Initial characterization of hexose and hexitol phosphoenolpyruvate-dependent phosphotransferases of Staphylococcus aureus.

The phosphoenolpyruvate sugar phosphotransferases of Staphylococcus aureus were surveyed biochemically to determine substrate range, inducibility and constitutivity, and requirements for soluble sugar-specific proteins. The substrate range is similar to that of the phosphotransferases of enteric bacteria, but the staphylococcal mannose and sorbitol systems are very inefficient. In addition, S. qureus has phosphotransferase activities for lactose and sucrose. The systems tested fell into two broad classes.

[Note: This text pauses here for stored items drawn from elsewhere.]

**config.mk**
```make
export PLATFORM = sky130hd
export DESIGN_NAME = controlUnit
export DESIGN_NICKNAME = d
export VERILOG_FILES = /design/src/common/cpuCtrlPkg.sv /design/src/opcodeDecoder.sv /design/src/control/controlSequencer.sv /design/src/control/controlWordGen.sv /design/src/controlUnit.sv
export VERILOG_INCLUDE_DIRS = /design/src /design/src/common
export SDC_FILE = /design/constraint.sdc
export NUM_CORES = 1
export LEC_CHECK = 0
export BUFFER_PORTS_ARGS = -buffer_cell sky130_fd_sc_hd__clkbuf_2
export CAP_MARGIN = 20
export CORE_UTILIZATION = 47
export DETAILED_ROUTE_END_ITERATION = 6
export HOLD_SLACK_MARGIN = 0.06
export MAX_ROUTING_LAYER = met4
export PLACE_DENSITY = 0.75
export SKIP_CTS_REPAIR_TIMING = 1
export SYNTH_ARGS = -nofsm -noshare
export SYNTH_HDL_FRONTEND = slang
export SYNTH_SLANG_ARGS = --single-unit
```
**constraint.sdc**
```tcl
create_clock -name clock -period 1.6 [get_ports clock]
set_input_delay 0.24 -clock clock [delete_from_list [all_inputs] [get_ports clock]]
set_output_delay 0.24 -clock clock [all_outputs]
set_load 0.01 [all_outputs]
```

Sugars for which there was substantial constitutive activity (fructose, mannose, sucrose, and glucose and its nonmetabolized analogues) did not require sugar-specific soluble factors for phosphorylation. Only in the case of fructose did growth in the presence of these constitutive sugars induce the corresponding phosphotransferase activity to higher levels. Kinetic experiments with each of these constitutive sugars yielded biphasic Hofstee plots; i.e., the kinetics were not characteristic of single enzymes. Preliminary experiments suggest that sucrose phosphorylation may involve the glucose and/or fructose systems. Truly inducible sugar phosphotransferase systems represent a second class; those for lactose and mannitol are the only members thus far identified. These systems are absent from uninduced cells, require soluble sugar-specific factors, and exhibit linear Hofstee plots. Sorbitol is apparently transported very poorly by intact cells but is an inducer of the mannitol system; it is phosphorylated efficiently in vitro by extracts of cells grown on either hexitol, but is taken up by intact cells at 0.1% of the mannitol rate.